__Collected data entries__:
#####

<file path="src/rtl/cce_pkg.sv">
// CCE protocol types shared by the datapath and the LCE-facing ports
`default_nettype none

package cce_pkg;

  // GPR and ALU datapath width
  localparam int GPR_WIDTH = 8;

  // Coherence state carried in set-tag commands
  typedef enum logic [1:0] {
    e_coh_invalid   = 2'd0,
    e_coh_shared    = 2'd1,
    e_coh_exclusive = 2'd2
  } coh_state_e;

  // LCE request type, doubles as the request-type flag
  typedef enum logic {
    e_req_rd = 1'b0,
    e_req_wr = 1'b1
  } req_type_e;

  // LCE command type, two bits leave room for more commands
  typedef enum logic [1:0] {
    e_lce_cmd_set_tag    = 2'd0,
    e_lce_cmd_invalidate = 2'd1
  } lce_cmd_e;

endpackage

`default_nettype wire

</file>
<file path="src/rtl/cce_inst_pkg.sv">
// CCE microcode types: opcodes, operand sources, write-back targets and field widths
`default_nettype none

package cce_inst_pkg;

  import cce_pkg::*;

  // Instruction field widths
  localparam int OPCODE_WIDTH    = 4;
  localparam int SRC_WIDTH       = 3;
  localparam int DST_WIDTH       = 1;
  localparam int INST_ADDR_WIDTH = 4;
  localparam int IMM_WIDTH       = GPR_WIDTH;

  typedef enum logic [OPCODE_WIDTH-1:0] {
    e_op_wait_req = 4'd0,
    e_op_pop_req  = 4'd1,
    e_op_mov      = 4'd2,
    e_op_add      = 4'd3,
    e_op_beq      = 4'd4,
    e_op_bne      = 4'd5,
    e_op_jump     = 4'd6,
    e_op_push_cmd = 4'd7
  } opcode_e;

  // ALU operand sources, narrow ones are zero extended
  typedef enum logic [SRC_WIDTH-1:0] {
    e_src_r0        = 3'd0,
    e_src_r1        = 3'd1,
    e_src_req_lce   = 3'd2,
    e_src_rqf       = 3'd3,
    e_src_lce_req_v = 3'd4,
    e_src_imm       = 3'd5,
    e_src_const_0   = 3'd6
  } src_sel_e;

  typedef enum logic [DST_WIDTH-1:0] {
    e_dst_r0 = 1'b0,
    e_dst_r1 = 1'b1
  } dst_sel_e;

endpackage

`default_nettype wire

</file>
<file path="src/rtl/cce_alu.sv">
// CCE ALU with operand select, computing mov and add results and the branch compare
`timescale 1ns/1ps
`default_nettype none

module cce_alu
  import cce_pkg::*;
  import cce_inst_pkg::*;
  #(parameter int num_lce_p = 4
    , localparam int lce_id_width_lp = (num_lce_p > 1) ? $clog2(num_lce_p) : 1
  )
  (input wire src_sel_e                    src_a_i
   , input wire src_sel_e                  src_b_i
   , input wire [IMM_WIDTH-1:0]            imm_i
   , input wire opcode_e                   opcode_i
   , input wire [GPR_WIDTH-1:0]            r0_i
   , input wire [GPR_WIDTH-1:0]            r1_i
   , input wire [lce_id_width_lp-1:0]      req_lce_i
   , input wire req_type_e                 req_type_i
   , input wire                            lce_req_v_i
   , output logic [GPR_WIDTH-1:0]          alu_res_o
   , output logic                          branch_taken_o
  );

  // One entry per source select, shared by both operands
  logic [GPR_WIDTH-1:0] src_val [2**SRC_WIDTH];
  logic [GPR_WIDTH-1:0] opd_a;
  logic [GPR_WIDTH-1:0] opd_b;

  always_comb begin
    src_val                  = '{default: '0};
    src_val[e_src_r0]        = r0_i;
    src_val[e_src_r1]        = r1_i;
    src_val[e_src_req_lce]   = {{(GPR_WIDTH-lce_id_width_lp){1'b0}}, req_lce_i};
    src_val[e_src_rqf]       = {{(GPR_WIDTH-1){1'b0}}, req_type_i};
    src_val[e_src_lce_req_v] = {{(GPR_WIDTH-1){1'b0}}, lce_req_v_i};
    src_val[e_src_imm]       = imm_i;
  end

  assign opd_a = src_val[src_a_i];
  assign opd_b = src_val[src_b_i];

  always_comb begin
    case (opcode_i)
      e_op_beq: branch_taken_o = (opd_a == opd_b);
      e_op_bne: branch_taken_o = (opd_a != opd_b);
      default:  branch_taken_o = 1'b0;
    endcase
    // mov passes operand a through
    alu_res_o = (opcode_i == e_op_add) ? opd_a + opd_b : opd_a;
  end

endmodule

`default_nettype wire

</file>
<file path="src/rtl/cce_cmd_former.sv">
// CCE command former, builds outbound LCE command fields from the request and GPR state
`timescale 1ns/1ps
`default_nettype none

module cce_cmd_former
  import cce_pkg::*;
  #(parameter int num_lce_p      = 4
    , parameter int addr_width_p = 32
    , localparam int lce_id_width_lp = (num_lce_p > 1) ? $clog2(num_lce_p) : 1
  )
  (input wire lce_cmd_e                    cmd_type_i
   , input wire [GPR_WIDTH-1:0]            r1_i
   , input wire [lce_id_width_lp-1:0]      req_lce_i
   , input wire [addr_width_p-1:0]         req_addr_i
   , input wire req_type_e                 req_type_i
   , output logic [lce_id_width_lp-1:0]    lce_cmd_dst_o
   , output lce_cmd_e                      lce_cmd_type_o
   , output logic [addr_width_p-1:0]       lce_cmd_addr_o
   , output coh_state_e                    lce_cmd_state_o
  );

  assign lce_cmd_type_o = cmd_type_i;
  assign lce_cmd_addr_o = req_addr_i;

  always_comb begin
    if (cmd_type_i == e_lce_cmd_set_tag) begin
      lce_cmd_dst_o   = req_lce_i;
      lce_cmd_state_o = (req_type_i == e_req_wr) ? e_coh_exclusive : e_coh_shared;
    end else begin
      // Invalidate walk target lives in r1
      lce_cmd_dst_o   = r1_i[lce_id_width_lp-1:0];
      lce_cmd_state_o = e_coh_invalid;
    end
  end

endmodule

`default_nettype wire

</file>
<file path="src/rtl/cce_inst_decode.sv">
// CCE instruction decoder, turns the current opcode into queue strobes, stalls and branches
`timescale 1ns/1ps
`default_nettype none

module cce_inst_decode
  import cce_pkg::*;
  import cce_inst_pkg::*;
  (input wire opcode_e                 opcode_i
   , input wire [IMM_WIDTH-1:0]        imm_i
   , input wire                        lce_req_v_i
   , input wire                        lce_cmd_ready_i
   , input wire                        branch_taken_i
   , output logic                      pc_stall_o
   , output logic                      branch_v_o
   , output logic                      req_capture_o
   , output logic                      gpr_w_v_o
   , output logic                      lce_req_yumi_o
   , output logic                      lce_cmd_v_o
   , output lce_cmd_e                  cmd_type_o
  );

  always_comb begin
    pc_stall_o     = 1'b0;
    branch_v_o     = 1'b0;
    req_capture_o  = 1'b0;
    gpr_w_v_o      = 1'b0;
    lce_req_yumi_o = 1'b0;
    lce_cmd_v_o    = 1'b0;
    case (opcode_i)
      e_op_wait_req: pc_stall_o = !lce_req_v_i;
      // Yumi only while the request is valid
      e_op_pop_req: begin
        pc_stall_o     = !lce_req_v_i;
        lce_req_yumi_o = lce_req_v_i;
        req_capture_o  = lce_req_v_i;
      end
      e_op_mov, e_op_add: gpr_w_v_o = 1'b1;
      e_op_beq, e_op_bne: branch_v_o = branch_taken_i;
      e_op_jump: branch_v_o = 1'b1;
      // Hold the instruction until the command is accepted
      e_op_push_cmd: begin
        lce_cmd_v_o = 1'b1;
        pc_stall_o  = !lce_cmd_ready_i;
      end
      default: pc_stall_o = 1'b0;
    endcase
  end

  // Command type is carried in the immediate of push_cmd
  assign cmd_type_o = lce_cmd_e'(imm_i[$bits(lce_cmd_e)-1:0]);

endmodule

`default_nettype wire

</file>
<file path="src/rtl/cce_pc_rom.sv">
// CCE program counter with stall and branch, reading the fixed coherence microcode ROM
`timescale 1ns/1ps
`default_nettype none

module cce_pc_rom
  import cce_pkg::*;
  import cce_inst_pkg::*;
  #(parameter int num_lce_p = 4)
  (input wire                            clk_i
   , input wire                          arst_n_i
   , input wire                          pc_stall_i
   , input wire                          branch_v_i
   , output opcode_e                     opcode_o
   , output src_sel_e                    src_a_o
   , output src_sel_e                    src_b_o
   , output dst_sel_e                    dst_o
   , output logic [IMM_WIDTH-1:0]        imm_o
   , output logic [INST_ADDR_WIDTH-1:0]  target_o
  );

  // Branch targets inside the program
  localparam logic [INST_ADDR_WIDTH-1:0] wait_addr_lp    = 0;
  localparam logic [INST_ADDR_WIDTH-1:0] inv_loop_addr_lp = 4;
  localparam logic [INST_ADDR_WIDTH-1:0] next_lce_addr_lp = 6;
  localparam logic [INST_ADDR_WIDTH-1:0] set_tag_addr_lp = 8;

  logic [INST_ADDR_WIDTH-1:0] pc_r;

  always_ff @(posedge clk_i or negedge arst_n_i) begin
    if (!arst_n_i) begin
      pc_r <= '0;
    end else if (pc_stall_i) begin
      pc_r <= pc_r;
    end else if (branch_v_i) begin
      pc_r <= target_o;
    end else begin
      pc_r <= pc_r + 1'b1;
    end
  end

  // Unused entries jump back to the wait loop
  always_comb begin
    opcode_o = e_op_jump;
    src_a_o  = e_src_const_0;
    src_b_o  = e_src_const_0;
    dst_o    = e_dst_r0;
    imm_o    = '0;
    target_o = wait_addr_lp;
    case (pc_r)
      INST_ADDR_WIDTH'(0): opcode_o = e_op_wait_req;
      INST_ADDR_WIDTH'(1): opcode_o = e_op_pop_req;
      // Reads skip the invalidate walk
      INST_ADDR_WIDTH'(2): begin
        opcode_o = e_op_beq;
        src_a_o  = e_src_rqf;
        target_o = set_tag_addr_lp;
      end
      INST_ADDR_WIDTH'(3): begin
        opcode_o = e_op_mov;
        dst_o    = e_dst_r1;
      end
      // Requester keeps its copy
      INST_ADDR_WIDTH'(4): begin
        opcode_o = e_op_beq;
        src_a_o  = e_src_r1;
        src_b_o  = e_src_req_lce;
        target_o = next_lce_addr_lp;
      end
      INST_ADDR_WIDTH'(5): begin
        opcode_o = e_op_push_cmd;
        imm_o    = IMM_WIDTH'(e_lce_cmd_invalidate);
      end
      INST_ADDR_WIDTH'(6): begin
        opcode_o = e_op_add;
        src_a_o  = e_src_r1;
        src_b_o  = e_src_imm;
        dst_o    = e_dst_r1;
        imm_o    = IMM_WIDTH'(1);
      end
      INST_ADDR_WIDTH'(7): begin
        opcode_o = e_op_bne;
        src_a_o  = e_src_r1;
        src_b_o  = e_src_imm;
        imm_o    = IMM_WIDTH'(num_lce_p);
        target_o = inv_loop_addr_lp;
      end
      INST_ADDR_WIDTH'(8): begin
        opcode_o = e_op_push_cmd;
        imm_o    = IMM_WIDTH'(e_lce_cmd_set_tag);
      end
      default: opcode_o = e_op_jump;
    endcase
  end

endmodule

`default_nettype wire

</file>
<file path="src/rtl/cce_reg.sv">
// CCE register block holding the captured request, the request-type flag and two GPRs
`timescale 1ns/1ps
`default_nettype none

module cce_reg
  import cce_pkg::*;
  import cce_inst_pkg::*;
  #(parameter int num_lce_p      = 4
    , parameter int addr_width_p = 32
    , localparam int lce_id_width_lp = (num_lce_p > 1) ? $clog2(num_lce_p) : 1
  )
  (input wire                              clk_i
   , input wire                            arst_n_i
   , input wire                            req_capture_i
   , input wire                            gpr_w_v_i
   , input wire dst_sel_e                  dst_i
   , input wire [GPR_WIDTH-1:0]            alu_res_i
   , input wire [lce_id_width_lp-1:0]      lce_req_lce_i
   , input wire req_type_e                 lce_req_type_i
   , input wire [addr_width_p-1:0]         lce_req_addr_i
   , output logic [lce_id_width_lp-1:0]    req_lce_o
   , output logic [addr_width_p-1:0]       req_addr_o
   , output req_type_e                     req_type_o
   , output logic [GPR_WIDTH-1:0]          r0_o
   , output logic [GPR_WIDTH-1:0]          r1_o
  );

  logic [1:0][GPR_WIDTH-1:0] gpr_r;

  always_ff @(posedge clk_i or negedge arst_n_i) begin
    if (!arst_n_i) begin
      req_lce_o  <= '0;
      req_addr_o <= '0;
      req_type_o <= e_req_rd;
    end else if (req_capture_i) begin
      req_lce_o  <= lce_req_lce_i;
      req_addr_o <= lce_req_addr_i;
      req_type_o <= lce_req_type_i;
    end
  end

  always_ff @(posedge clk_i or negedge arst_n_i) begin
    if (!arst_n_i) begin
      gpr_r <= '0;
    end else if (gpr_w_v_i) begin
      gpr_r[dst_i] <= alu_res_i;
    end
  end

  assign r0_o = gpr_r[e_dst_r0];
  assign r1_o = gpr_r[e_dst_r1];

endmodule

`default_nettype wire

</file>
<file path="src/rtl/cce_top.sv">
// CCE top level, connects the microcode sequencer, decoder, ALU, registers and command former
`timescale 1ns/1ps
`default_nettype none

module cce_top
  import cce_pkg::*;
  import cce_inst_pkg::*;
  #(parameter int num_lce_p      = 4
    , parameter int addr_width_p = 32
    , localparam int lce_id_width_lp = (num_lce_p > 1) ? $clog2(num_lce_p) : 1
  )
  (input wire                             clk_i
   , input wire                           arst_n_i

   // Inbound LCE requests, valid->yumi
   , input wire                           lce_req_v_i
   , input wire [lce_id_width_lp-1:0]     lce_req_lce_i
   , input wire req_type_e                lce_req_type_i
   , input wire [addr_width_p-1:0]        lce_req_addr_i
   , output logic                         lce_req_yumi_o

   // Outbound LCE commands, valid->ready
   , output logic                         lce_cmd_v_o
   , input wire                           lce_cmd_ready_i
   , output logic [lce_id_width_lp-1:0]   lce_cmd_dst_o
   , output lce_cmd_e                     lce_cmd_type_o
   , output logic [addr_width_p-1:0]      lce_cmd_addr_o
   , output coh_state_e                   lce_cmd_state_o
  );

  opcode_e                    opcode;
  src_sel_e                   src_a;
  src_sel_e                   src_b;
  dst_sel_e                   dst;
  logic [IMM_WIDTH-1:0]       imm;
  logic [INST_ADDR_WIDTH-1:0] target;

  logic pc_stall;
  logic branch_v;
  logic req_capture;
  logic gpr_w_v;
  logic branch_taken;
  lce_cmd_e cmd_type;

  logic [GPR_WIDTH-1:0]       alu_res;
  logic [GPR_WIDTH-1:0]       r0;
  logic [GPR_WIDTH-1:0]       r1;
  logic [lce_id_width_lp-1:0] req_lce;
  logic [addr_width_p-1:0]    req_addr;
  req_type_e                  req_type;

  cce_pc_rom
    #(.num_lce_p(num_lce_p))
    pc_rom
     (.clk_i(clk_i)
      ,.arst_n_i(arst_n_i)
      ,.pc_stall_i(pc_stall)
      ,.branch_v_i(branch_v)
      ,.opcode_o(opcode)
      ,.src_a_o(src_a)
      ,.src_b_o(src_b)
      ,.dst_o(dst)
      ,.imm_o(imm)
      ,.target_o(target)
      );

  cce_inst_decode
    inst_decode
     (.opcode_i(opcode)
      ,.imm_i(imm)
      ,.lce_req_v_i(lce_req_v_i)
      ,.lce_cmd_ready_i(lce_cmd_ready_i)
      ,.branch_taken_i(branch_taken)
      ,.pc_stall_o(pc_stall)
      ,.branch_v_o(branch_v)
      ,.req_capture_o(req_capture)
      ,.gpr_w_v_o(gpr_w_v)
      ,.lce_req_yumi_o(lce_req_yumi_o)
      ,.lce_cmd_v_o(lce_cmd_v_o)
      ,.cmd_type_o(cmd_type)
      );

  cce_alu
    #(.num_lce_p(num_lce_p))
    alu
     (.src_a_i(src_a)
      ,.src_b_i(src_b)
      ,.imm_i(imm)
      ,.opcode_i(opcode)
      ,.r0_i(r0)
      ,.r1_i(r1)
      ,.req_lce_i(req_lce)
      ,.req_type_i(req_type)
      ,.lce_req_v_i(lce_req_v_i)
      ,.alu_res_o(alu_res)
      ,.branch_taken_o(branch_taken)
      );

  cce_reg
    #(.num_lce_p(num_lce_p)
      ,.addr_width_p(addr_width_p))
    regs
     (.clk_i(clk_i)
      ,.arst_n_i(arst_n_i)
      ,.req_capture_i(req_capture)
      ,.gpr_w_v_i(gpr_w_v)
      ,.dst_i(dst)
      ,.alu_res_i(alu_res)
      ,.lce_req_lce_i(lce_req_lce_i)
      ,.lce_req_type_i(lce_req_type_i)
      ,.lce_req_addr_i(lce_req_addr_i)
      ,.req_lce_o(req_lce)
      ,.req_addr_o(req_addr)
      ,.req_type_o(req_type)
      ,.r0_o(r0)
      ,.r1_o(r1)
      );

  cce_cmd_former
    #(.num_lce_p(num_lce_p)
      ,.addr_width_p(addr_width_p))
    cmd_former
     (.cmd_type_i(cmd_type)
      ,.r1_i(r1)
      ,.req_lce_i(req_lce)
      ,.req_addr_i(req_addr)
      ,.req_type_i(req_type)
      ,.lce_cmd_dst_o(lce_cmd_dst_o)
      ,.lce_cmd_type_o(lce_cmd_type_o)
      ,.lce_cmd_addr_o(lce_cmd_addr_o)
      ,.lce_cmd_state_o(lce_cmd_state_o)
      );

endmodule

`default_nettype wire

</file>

#####

Look for the word "commands" in the data, then return every line that contains it.

  // Coherence state carried in set-tag commands
  // LCE command type, two bits leave room for more commands
   // Outbound LCE commands, valid->ready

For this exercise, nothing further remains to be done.